DATASET RECORDS section start
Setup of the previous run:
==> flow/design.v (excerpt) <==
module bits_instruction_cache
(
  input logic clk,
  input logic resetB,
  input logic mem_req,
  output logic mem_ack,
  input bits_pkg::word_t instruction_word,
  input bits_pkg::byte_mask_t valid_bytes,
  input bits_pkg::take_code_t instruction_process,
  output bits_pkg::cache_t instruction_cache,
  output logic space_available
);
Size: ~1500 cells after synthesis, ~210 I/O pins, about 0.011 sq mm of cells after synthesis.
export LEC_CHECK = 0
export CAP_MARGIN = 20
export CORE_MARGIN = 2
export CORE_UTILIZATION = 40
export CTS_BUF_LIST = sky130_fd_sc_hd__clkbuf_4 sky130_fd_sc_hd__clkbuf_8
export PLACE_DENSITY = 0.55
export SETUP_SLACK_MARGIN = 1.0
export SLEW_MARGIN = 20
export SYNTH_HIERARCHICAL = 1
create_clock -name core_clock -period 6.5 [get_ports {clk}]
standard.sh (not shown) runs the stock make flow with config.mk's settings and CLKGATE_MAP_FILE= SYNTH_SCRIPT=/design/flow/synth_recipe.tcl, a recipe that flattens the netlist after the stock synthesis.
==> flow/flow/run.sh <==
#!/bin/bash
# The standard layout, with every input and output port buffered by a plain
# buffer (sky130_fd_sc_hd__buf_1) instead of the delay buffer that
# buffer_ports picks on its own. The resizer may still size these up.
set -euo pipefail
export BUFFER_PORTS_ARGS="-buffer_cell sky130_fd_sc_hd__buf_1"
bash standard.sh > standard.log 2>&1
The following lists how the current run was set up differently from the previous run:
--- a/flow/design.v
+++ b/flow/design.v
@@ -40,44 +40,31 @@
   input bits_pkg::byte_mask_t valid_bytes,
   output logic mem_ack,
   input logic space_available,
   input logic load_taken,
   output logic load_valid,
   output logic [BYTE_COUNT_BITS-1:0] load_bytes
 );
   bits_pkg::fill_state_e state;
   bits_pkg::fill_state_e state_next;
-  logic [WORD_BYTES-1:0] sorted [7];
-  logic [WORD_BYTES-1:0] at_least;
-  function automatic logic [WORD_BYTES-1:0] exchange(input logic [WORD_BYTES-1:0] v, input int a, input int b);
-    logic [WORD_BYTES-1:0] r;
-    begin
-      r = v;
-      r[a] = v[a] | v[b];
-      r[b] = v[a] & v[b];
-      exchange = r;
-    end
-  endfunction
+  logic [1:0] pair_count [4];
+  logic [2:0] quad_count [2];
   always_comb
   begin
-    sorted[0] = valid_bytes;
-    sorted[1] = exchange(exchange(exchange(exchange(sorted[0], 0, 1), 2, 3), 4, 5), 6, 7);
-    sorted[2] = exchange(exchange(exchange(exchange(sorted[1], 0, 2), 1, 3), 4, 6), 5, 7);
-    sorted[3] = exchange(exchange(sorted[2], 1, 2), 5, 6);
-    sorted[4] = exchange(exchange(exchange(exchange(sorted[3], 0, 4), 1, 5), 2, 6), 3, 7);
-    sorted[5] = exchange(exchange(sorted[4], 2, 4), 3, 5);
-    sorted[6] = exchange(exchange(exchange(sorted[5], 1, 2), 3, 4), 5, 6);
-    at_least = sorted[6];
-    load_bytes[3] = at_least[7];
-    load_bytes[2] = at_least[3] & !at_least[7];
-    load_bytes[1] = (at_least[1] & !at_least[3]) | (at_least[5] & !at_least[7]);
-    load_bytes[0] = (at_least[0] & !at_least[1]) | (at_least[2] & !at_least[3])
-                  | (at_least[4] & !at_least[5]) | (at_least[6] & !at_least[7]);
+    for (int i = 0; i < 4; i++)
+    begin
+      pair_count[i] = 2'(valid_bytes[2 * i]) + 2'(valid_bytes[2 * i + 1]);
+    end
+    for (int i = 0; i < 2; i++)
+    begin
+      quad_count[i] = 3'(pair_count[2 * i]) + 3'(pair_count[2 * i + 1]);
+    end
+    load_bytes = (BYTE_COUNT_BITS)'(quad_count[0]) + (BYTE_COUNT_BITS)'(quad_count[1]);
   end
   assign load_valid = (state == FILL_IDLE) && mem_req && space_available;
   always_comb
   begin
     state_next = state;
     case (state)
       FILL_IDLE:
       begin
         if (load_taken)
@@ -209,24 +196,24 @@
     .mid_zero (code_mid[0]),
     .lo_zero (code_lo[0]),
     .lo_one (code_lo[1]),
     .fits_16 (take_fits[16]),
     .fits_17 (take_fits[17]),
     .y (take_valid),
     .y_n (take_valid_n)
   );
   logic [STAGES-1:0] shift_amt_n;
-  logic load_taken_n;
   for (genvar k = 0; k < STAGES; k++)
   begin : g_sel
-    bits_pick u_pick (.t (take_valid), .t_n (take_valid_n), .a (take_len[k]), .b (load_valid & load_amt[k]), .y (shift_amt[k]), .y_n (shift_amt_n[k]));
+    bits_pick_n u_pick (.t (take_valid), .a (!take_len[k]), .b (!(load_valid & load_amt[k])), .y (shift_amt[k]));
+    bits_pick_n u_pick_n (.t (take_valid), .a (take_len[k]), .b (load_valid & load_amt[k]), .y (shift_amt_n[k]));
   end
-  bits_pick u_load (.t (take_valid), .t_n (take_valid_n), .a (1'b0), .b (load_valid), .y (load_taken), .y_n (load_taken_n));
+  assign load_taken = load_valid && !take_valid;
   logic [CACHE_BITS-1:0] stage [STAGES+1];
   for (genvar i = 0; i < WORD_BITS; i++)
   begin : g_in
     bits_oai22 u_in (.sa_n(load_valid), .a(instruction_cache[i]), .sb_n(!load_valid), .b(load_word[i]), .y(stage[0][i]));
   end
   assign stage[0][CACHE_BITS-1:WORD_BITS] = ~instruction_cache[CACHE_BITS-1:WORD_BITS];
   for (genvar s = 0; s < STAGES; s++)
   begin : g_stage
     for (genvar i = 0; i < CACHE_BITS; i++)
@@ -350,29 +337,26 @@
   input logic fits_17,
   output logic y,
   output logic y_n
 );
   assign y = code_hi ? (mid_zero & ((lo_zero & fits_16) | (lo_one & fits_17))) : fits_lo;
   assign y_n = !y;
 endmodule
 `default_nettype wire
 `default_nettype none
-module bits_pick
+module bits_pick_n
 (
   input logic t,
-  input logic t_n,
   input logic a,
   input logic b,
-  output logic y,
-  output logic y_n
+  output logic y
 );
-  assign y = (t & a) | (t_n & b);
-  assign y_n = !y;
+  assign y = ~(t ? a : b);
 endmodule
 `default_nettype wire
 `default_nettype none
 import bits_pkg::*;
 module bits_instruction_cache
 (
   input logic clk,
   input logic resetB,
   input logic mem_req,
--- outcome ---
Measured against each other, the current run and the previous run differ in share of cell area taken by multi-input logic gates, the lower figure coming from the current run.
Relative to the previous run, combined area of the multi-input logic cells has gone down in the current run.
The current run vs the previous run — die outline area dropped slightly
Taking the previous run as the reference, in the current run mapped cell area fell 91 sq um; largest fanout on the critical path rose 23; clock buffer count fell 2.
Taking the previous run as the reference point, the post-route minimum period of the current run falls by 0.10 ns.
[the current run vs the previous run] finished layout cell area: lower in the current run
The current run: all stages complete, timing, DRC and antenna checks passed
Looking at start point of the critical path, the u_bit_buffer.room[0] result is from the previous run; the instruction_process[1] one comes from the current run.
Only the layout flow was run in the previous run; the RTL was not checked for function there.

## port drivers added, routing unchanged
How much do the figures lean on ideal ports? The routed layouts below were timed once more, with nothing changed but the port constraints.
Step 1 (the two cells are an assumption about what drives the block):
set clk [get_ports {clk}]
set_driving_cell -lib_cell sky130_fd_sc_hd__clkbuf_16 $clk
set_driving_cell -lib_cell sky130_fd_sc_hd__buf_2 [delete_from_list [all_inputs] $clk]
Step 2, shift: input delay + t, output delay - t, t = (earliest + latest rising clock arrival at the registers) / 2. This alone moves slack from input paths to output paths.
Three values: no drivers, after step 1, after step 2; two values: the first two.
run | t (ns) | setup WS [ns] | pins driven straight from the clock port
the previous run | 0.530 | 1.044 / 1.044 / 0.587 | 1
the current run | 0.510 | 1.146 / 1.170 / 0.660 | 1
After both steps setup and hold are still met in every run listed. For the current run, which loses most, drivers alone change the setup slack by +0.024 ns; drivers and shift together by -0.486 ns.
DATASET RECORDS section end
Beginning at the line above with "export SLEW_MARGIN = 20" and finishing at the line with "sorted[0] = valid_bytes;", return each line exactly and return nothing else.

WRITTEN RESPONSE:
export SLEW_MARGIN = 20
export SYNTH_HIERARCHICAL = 1
create_clock -name core_clock -period 6.5 [get_ports {clk}]
standard.sh (not shown) runs the stock make flow with config.mk's settings and CLKGATE_MAP_FILE= SYNTH_SCRIPT=/design/flow/synth_recipe.tcl, a recipe that flattens the netlist after the stock synthesis.
==> flow/flow/run.sh <==
#!/bin/bash
# The standard layout, with every input and output port buffered by a plain
# buffer (sky130_fd_sc_hd__buf_1) instead of the delay buffer that
# buffer_ports picks on its own. The resizer may still size these up.
set -euo pipefail
export BUFFER_PORTS_ARGS="-buffer_cell sky130_fd_sc_hd__buf_1"
bash standard.sh > standard.log 2>&1
The following lists how the current run was set up differently from the previous run:
--- a/flow/design.v
+++ b/flow/design.v
@@ -40,44 +40,31 @@
   input bits_pkg::byte_mask_t valid_bytes,
   output logic mem_ack,
   input logic space_available,
   input logic load_taken,
   output logic load_valid,
   output logic [BYTE_COUNT_BITS-1:0] load_bytes
 );
   bits_pkg::fill_state_e state;
   bits_pkg::fill_state_e state_next;
-  logic [WORD_BYTES-1:0] sorted [7];
-  logic [WORD_BYTES-1:0] at_least;
-  function automatic logic [WORD_BYTES-1:0] exchange(input logic [WORD_BYTES-1:0] v, input int a, input int b);
-    logic [WORD_BYTES-1:0] r;
-    begin
-      r = v;
-      r[a] = v[a] | v[b];
-      r[b] = v[a] & v[b];
-      exchange = r;
-    end
-  endfunction
+  logic [1:0] pair_count [4];
+  logic [2:0] quad_count [2];
   always_comb
   begin
-    sorted[0] = valid_bytes;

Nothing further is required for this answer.